==== Given records
`src/include/fsa_pkg.sv`:
```
// Purpose: Shared types and constants for the fault status aggregator.
// Assumes: One system clock; condition flags arrive asynchronously.
// Notes: Packed structs list fields from bit 31 (or 15, or 8) down to bit 0.
`default_nettype none
package fsa_pkg;

	// ----------------------------------------
	// Status word 0 layout
	// ----------------------------------------
	typedef struct packed {
		logic spare31;
		logic targetUpgrading;
		logic regulationLost;
		logic underMinVoltage;
		logic resistorModuleHot;
		logic inputLineFault;
		logic firmwareStackExceeded;
		logic configMismatch;
		logic diodeModuleHot;
		logic maintenance;
		logic spare21;
		logic interlockOpenFlag;
		logic auxFuseOpen;
		logic linearModuleHot;
		logic terminalVoltageExcess;
		logic terminalCurrentExcess;
		logic commCorrupt;
		logic phaseCurrentExcess;
		logic targetBootWait;
		logic targetBootFail;
		logic resistorPowerLimit;
		logic linearPowerLimit;
		logic shutdown;
		logic lowVoltageTripFlag;
		logic senseLossStatus;
		logic powerTripFlag;
		logic voltageTripFlag;
		logic currentTripFlag;
		logic [1:0] spare3to2;
		logic outputLive;
		logic standby;
	} fsa_stat0_t;

	// ----------------------------------------
	// Status word 1 layout
	// ----------------------------------------
	typedef struct packed {
		logic [13:0] spare31to18;
		logic firmwareMismatch;
		logic badSystemRating;
		logic [7:0] spare15to8;
		logic transformerHot;
		logic outputCapsHot;
		logic outputFilterHot;
		logic powerStageHot;
		logic spare3;
		logic fanStalled;
		logic inputFuseOpen;
		logic phaseMissing;
	} fsa_stat1_t;

	// ----------------------------------------
	// Questionable word layout (fixed forever)
	// ----------------------------------------
	typedef struct packed {
		logic ioInputFaultFlag;
		logic inputPowerLossFlag;
		logic interlockOpenFlag;
		logic hardFaultSummary;
		logic softFaultSummary;
		logic constPowerMode;
		logic constResistanceMode;
		logic constVoltageMode;
		logic constCurrentMode;
		logic senseLossFlag;
		logic hardOvertemp;
		logic hardOvercurrent;
		logic softOverpower;
		logic softOvervoltage;
		logic softOvercurrent;
		logic hardOvervoltage;
	} fsa_ques_t;

	// Conditions seen only by the questionable word
	typedef struct packed {
		logic hardOvervoltage;
		logic hardOvercurrent;
		logic hardOvertemp;
		logic constCurrentMode;
		logic constVoltageMode;
		logic constResistanceMode;
		logic constPowerMode;
		logic inputPowerLossFlag;
		logic ioInputFaultFlag;
	} fsa_qsrc_t;

	// Assigned bits; every other bit is forced low
	localparam logic [31:0] STAT0_USED = 32'h7FDF_FFF3;
	localparam logic [31:0] STAT1_USED = 32'h0003_00F7;
	localparam logic [15:0] QUES_PAD = 16'h0000;
	localparam logic [31:0] WORD_ZERO = 32'h0000_0000;

	typedef enum logic [1:0] {
		QS_QUES = 2'h0,
		QS_INDEX = 2'h1,
		QS_BOTH = 2'h2,
		QS_RSVD = 2'h3
	} fsa_qsel_t;

	typedef enum logic [1:0] {
		ST_IDLE = 2'h0,
		ST_SECOND = 2'h1
	} fsa_state_t;

endpackage : fsa_pkg
`default_nettype wire

```
`src/hw/fsa_fault_status.sv`:
```
// Purpose: Live fault/status words of an electronic load, read by query.
// Assumes: Condition flags are asynchronous levels; query port is on sys_clk.
// Notes: Reads never change state; a both-words query answers on two cycles.
// How it works
// - Questionable bits 0,4,5,6 show hard overvoltage, overcurrent, overtemp, sense loss.
// - Questionable bits 1,2,3 show current, voltage and power soft trips.
// - Questionable bits 7 to 10 show constant current, voltage, resistance, power modes.
// - Questionable bit 11 is the OR of all soft trips.
// - Questionable bit 12 is the OR of all hard protections.
// - Questionable bits 13,14,15: interlock open, input power loss, input fault.
// - Indexed query: index 0 gives status word 0, index 1 word 1.
// - All bits are read-only and follow their source live, unlatched.
// - Reading has no side effect; bits keep their values.
// - Questionable word is a fixed subset with constant bit positions.
// - Query without index returns word 0 then word 1.
// - Status 0 bit 0 standby, bit 1 output live.
// - Status 0 bits 4-6 trips, 7 sense loss, 8 undervoltage trip.
// - Status 0 bit 9 shutdown, 10 and 11 linear/resistor power excess.
// - Status 0 bit 12 boot failure, 13 boot waiting.
// - Status 0 bits 16,17 terminal current/voltage excess, 20 interlock.
// - Status 0 bits 18,23,27 linear, diode, resistor module overtemperature.
// - Status 0 bits 14 phase current, 15 comms, 19 aux fuse, 26 line fault.
// - Status 0 bits 22,24,25,28,29,30 maintenance through target upgrade.
// - Status 1 bits 0,1,2 phase missing, input fuse, fan stalled.
// - Status 1 bits 4-7 power stage, filter, caps, transformer temperature.
// - Status 1 bits 16,17 bad rating, firmware mismatch.
`timescale 1ns/10ps
`default_nettype none
module fsa_fault_status
	import fsa_pkg::*;
#(
	parameter int IDX_W = 8
) (
	input wire logic sys_clk,
	input wire logic arst_n,
	input wire fsa_stat0_t stat0Src,
	input wire fsa_stat1_t stat1Src,
	input wire fsa_qsrc_t quesSrc,
	input wire logic queryValid,
	input wire fsa_qsel_t querySel,
	input wire logic [IDX_W-1:0] queryIndex,
	output logic queryReady,
	output logic ansValid,
	output logic ansLast,
	output logic ansError,
	output logic [31:0] ansWord,
	output fsa_ques_t quesWord,
	output fsa_stat0_t statWord0,
	output fsa_stat1_t statWord1
);

	// ----------------------------------------
	// Source synchronisers
	// ----------------------------------------
	fsa_stat0_t s0Meta_reg, s0Sync_reg;
	fsa_stat1_t s1Meta_reg, s1Sync_reg;
	fsa_qsrc_t qMeta_reg, qSync_reg;

	always_ff @(posedge sys_clk or negedge arst_n) begin
		if (!arst_n) begin
			s0Meta_reg <= fsa_stat0_t'(WORD_ZERO);
			s0Sync_reg <= fsa_stat0_t'(WORD_ZERO);
			s1Meta_reg <= fsa_stat1_t'(WORD_ZERO);
			s1Sync_reg <= fsa_stat1_t'(WORD_ZERO);
			qMeta_reg <= '0;
			qSync_reg <= '0;
		end else begin
			s0Meta_reg <= stat0Src;
			s0Sync_reg <= s0Meta_reg;
			s1Meta_reg <= stat1Src;
			s1Sync_reg <= s1Meta_reg;
			qMeta_reg <= quesSrc;
			qSync_reg <= qMeta_reg;
		end
	end

	// ----------------------------------------
	// Word assembly
	// ----------------------------------------
	// Masking here rather than at the sources keeps spare inputs harmless
	fsa_stat0_t stat0_next;
	fsa_stat1_t stat1_next;
	fsa_ques_t ques_next;
	assign stat0_next = fsa_stat0_t'(s0Sync_reg & STAT0_USED);
	assign stat1_next = fsa_stat1_t'(s1Sync_reg & STAT1_USED);

	// Trips and interlock are shared with status word 0 so both views agree
	assign ques_next.hardOvervoltage = qSync_reg.hardOvervoltage;
	assign ques_next.hardOvercurrent = qSync_reg.hardOvercurrent;
	assign ques_next.hardOvertemp = qSync_reg.hardOvertemp;
	assign ques_next.senseLossFlag = stat0_next.senseLossStatus;
	assign ques_next.softOvercurrent = stat0_next.currentTripFlag;
	assign ques_next.softOvervoltage = stat0_next.voltageTripFlag;
	assign ques_next.softOverpower = stat0_next.powerTripFlag;
	assign ques_next.constCurrentMode = qSync_reg.constCurrentMode;
	assign ques_next.constVoltageMode = qSync_reg.constVoltageMode;
	assign ques_next.constResistanceMode = qSync_reg.constResistanceMode;
	assign ques_next.constPowerMode = qSync_reg.constPowerMode;
	assign ques_next.softFaultSummary = stat0_next.currentTripFlag | stat0_next.voltageTripFlag
		| stat0_next.powerTripFlag;
	assign ques_next.hardFaultSummary = qSync_reg.hardOvervoltage | qSync_reg.hardOvercurrent
		| qSync_reg.hardOvertemp | stat0_next.senseLossStatus;
	assign ques_next.interlockOpenFlag = stat0_next.interlockOpenFlag;
	assign ques_next.inputPowerLossFlag = qSync_reg.inputPowerLossFlag;
	assign ques_next.ioInputFaultFlag = qSync_reg.ioInputFaultFlag;

	// ----------------------------------------
	// Live status registers
	// ----------------------------------------
	// No hold term: every bit drops the cycle after its sync stage does, on the third edge after its source goes away
	fsa_stat0_t stat0_reg;
	fsa_stat1_t stat1_reg;
	fsa_ques_t ques_reg;

	always_ff @(posedge sys_clk or negedge arst_n) begin
		if (!arst_n) begin
			stat0_reg <= fsa_stat0_t'(WORD_ZERO);
			stat1_reg <= fsa_stat1_t'(WORD_ZERO);
			ques_reg <= fsa_ques_t'(QUES_PAD);
		end else begin
			stat0_reg <= stat0_next;
			stat1_reg <= stat1_next;
			ques_reg <= ques_next;
		end
	end

	// ----------------------------------------
	// Query answer path
	// ----------------------------------------
	// The answer path only reads the status registers, never writes them
	fsa_state_t state_reg, state_next;
	logic queryTake, idxBad, reqBad;
	logic [31:0] selWord, ansWord_next, hold_reg, ansWord_reg;
	logic ansValid_reg, ansLast_reg, ansError_reg, queryReady_reg;

	assign queryTake = queryValid && (state_reg == ST_IDLE);
	assign idxBad = (querySel == QS_INDEX) && (queryIndex > IDX_W'(1));
	assign reqBad = idxBad || (querySel == QS_RSVD);

	always_comb begin
		case (querySel)
			QS_QUES: selWord = {QUES_PAD, ques_reg};
			QS_INDEX: selWord = (queryIndex == '0) ? 32'(stat0_reg) : 32'(stat1_reg);
			QS_BOTH: selWord = stat0_reg;
			default: selWord = WORD_ZERO;
		endcase
	end

	assign ansWord_next = (state_reg == ST_SECOND) ? hold_reg : selWord;

	always_comb begin
		case (state_reg)
			ST_IDLE: state_next = (queryTake && querySel == QS_BOTH) ? ST_SECOND : ST_IDLE;
			ST_SECOND: state_next = ST_IDLE;
			default: state_next = ST_IDLE;
		endcase
	end

	always_ff @(posedge sys_clk or negedge arst_n) begin
		if (!arst_n) begin
			state_reg <= ST_IDLE;
			hold_reg <= WORD_ZERO;
			ansWord_reg <= WORD_ZERO;
			ansValid_reg <= 1'b0;
			ansLast_reg <= 1'b0;
			ansError_reg <= 1'b0;
			queryReady_reg <= 1'b0;
		end else begin
			state_reg <= state_next;
			// Word 1 is captured with word 0 so the pair is one snapshot
			if (queryTake && querySel == QS_BOTH)
				hold_reg <= stat1_reg;
			ansWord_reg <= ansWord_next;
			ansValid_reg <= (queryTake && !reqBad) || (state_reg == ST_SECOND);
			ansLast_reg <= (queryTake && !reqBad && querySel != QS_BOTH) || (state_reg == ST_SECOND);
			ansError_reg <= queryTake && reqBad;
			queryReady_reg <= (state_next == ST_IDLE);
		end
	end

	assign queryReady = queryReady_reg;
	assign ansValid = ansValid_reg;
	assign ansLast = ansLast_reg;
	assign ansError = ansError_reg;
	assign ansWord = ansWord_reg;
	assign quesWord = ques_reg;
	assign statWord0 = stat0_reg;
	assign statWord1 = stat1_reg;

	// ----------------------------------------
	// Checks
	// ----------------------------------------
	chk_soft_summary: assert property (@(posedge sys_clk) disable iff (!arst_n)
		ques_reg.softFaultSummary == (ques_reg.softOvercurrent | ques_reg.softOvervoltage | ques_reg.softOverpower))
		else $error("soft fault summary wrong");

	chk_hard_summary: assert property (@(posedge sys_clk) disable iff (!arst_n)
		ques_reg.hardFaultSummary == (ques_reg.hardOvervoltage | ques_reg.hardOvercurrent
		| ques_reg.hardOvertemp | ques_reg.senseLossFlag))
		else $error("hard fault summary wrong");

	chk_trip_shared: assert property (@(posedge sys_clk) disable iff (!arst_n)
		ques_reg[3:1] == stat0_reg[6:4] && ques_reg.interlockOpenFlag == stat0_reg.interlockOpenFlag)
		else $error("questionable and status word disagree");

	chk_spare_zero: assert property (@(posedge sys_clk) disable iff (!arst_n)
		(stat0_reg & ~STAT0_USED) == WORD_ZERO && (stat1_reg & ~STAT1_USED) == WORD_ZERO)
		else $error("unassigned status bit set");

	chk_live_follow: assert property (@(posedge sys_clk) disable iff (!arst_n)
		$fell(s0Sync_reg.currentTripFlag) |=> !stat0_reg.currentTripFlag ##1 (!ques_reg.softFaultSummary
		|| $past(s0Sync_reg.currentTripFlag) || $past(s0Sync_reg.voltageTripFlag)
		|| $past(s0Sync_reg.powerTripFlag)))
		else $error("status bit did not drop with its source");

	chk_index_one: assert property (@(posedge sys_clk) disable iff (!arst_n)
		queryTake && querySel == QS_INDEX && queryIndex == IDX_W'(1)
		|=> ansValid_reg && ansLast_reg && ansWord_reg == $past(stat1_reg))
		else $error("index 1 did not return status word 1");

	chk_both_pair: assert property (@(posedge sys_clk) disable iff (!arst_n)
		queryTake && querySel == QS_BOTH
		|=> ansValid_reg && !ansLast_reg && ansWord_reg == $past(stat0_reg)
		##1 ansValid_reg && ansLast_reg && ansWord_reg == $past(stat1_reg, 2))
		else $error("both-word answer wrong");

	chk_bad_index: assert property (@(posedge sys_clk) disable iff (!arst_n)
		queryTake && idxBad |=> ansError_reg && !ansValid_reg)
		else $error("out of range index not refused");

	chk_read_quiet: assert property (@(posedge sys_clk) disable iff (!arst_n)
		queryTake && $stable(s0Sync_reg) && $stable(s1Sync_reg) && $stable(qSync_reg)
		|=> $stable(stat0_reg) && $stable(stat1_reg) && $stable(ques_reg))
		else $error("read disturbed a status word");

	// Word registers load from the sync stage, so bits compare with that stage one edge back or with stat0_reg
	chk_hard_bits: assert property (@(posedge sys_clk) disable iff (!arst_n)
		ques_reg[0] == $past(qSync_reg.hardOvervoltage) && ques_reg[4] == $past(qSync_reg.hardOvercurrent)
		&& ques_reg[5] == $past(qSync_reg.hardOvertemp) && ques_reg[6] == stat0_reg[7])
		else $error("hard protection bit misplaced");

	chk_mode_bits: assert property (@(posedge sys_clk) disable iff (!arst_n)
		ques_reg[7] == $past(qSync_reg.constCurrentMode) && ques_reg[8] == $past(qSync_reg.constVoltageMode)
		&& ques_reg[9] == $past(qSync_reg.constResistanceMode) && ques_reg[10] == $past(qSync_reg.constPowerMode))
		else $error("regulation mode bit misplaced");

	chk_system_bits: assert property (@(posedge sys_clk) disable iff (!arst_n)
		ques_reg[13] == stat0_reg[20] && ques_reg[14] == $past(qSync_reg.inputPowerLossFlag)
		&& ques_reg[15] == $past(qSync_reg.ioInputFaultFlag))
		else $error("system condition bit misplaced");

	chk_soft_source: assert property (@(posedge sys_clk) disable iff (!arst_n)
		ques_reg[11] == ($past(s0Sync_reg.currentTripFlag) | $past(s0Sync_reg.voltageTripFlag)
		| $past(s0Sync_reg.powerTripFlag)))
		else $error("soft summary does not follow its trips");

	chk_hard_source: assert property (@(posedge sys_clk) disable iff (!arst_n)
		ques_reg[12] == ($past(qSync_reg.hardOvervoltage) | $past(qSync_reg.hardOvercurrent)
		| $past(qSync_reg.hardOvertemp) | $past(s0Sync_reg.senseLossStatus)))
		else $error("hard summary does not follow its protections");

	chk_live_word0: assert property (@(posedge sys_clk) disable iff (!arst_n)
		stat0_reg == ($past(s0Sync_reg) & STAT0_USED))
		else $error("status word 0 not sampled from its sources");

	chk_live_word1: assert property (@(posedge sys_clk) disable iff (!arst_n)
		stat1_reg == ($past(s1Sync_reg) & STAT1_USED))
		else $error("status word 1 not sampled from its sources");

	chk_index_zero: assert property (@(posedge sys_clk) disable iff (!arst_n)
		queryTake && querySel == QS_INDEX && queryIndex == '0
		|=> ansValid_reg && ansLast_reg && ansWord_reg == $past(stat0_reg))
		else $error("index 0 did not return status word 0");

	chk_ques_answer: assert property (@(posedge sys_clk) disable iff (!arst_n)
		queryTake && querySel == QS_QUES
		|=> ansValid_reg && ansLast_reg && ansWord_reg == {QUES_PAD, $past(ques_reg)})
		else $error("questionable answer wrong");

	chk_reserved_sel: assert property (@(posedge sys_clk) disable iff (!arst_n)
		queryTake && querySel == QS_RSVD |=> ansError_reg && !ansValid_reg)
		else $error("reserved select not refused");

	chk_both_busy: assert property (@(posedge sys_clk) disable iff (!arst_n)
		queryTake && querySel == QS_BOTH |=> !queryReady_reg ##1 queryReady_reg)
		else $error("ready wrong around a both-word answer");

	chk_second_only: assert property (@(posedge sys_clk) disable iff (!arst_n)
		state_reg == ST_SECOND |=> ansValid_reg && ansLast_reg && !ansError_reg)
		else $error("request taken during second word");

	chk_no_unasked: assert property (@(posedge sys_clk) disable iff (!arst_n)
		!queryTake && state_reg != ST_SECOND |=> !ansValid_reg && !ansError_reg)
		else $error("answer without a request");

	chk_last_valid: assert property (@(posedge sys_clk) disable iff (!arst_n)
		ansLast_reg |-> ansValid_reg)
		else $error("last flag without a word");

endmodule : fsa_fault_status
`default_nettype wire

```
`config.mk`:
```
export PLATFORM = sky130hd
export DESIGN_NAME = fsa_fault_status
export DESIGN_NICKNAME = d
export VERILOG_FILES = /design/src/include/fsa_pkg.sv /design/src/hw/fsa_fault_status.sv
export SDC_FILE = /design/constraint.sdc
export NUM_CORES = 1
export LEC_CHECK = 0
export BUFFER_PORTS_ARGS = -buffer_cell sky130_fd_sc_hd__clkbuf_2
export CELL_PAD_IN_SITES_DETAIL_PLACEMENT = 0
export CELL_PAD_IN_SITES_GLOBAL_PLACEMENT = 2
export CORE_MARGIN = 8
export CORE_UTILIZATION = 37
export CTS_BUF_LIST = sky130_fd_sc_hd__clkbuf_8
export CTS_CLUSTER_DIAMETER = 120
export DETAILED_ROUTE_END_ITERATION = 7
export PLACE_DENSITY_LB_ADDON = 0.1
export SLEW_MARGIN = 20
export SYNTH_ARGS = -nofsm -noshare
export SYNTH_HDL_FRONTEND = slang
export SYNTH_SLANG_ARGS = --single-unit
```
`constraint.sdc`:
```
create_clock -name sys_clk -period 2.2 [get_ports sys_clk]
set_input_delay 0.22 -clock sys_clk [delete_from_list [all_inputs] [get_ports sys_clk]]
set_output_delay 0.22 -clock sys_clk [all_outputs]
set_load 0.1 [all_outputs]
```
### Word-level counts from Yosys, hierarchy flattened

Index checks and enable logic that the tools add are counted.

* bits of input ports: 86
* word-level logic and storage cells: 177
* bits in registers: 187
* output and inout port bits: 116

* muxes and demuxes: 5
* bitwise gates (word level): 5
* equal/unequal tests: 5
* reductions and logical operators: 14
* $lt $le $gt $ge: 1

Operators with widths (number)
* $pmux W31 S3: 1
* $mux W32: 1
* $mux W31: 1
* $gt A8 B1 Y1 const B: 1
* $logic_not A8 Y1: 1
* $logic_and A1 B1 Y1: 6
* $logic_not A2 Y1: 3
* $or A1 B1 Y1: 5
* $eq A2 B1 Y1 const B: 2
* $eq A2 B2 Y1 const B: 2
* $logic_or A1 B1 Y1: 3
* $mux W2: 1
* $ne A2 B2 Y1 const B: 1
* $logic_not A1 Y1: 1
* $mux W1: 1

### Logic depth before layout (Yosys ltp)

Gate-level depths: netlist of the first run.

* depth in word-level cells: 7
* gate-level depth with buffers: 5

### Worst setup path after synthesis of the first run

No wires, ideal clock.

* path kind: input to register
* from: input queryIndex[5]
* to: register ansWord_reg[16] (netlist: ansWord[16])
* cell stages on the path: 5
* path buffers: 1
* arrival: 1.482 ns
* data required time: 2.073 ns
* slack: 0.592 ns
* library setup time: 0.127 ns
* cells stage by stage: or4_4 > o21ba_1 > buf_6 > and3_1 > a221o_1

* word-level cells in the longest chain between the ends: 4

Ends and longest elaborated chain
* start, declared: RTL line fsa_fault_status.sv:41 `input wire logic [IDX_W-1:0] queryIndex,`
* $logic_not A8 Y1: RTL line fsa_fault_status.sv:143 `QS_INDEX: selWord = (queryIndex == '0) ? 32'(stat0_reg) : 32'(stat1_reg);`
* $mux W31: RTL line fsa_fault_status.sv:143
* $pmux W31 S3: RTL line fsa_fault_status.sv:141 `case (querySel)`
* $mux W32: RTL line fsa_fault_status.sv:149 `assign ansWord_next = (state_reg == ST_SECOND) ? hold_reg : selWord;`
* net ansWord_next[16]: RTL line fsa_fault_status.sv:133 `logic [31:0] selWord, ansWord_next, hold_reg, ansWord_reg;`
* end signal, assigned: RTL line fsa_fault_status.sv:173 `ansWord_reg <= ansWord_next;`
* end, declared: RTL line fsa_fault_status.sv:133

The timed path passes the listed nets, and every way through them passes these cells.
A chain may end at the register's enable or synchronous reset.

### Worst setup path in the final report of the first run

* from: register ques_reg (netlist bit quesWord[2])
* to: output quesWord[2] in the netlist's numbering

RTL lines
* start, declared: RTL line fsa_fault_status.sv:113 `fsa_ques_t ques_reg;`
* start signal, assigned: RTL line fsa_fault_status.sv:119 `ques_reg <= fsa_ques_t'(QUES_PAD);`
* start signal, assigned: RTL line fsa_fault_status.sv:123 `ques_reg <= ques_next;`
* end, declared: RTL line fsa_fault_status.sv:47 `output fsa_ques_t quesWord,`

No word-level cell between the ends.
========
**Problem to work on**
When the word "flags" occurs in a line above, list that line.

**Task output**
// Assumes: One system clock; condition flags arrive asynchronously.
// Assumes: Condition flags are asynchronous levels; query port is on sys_clk.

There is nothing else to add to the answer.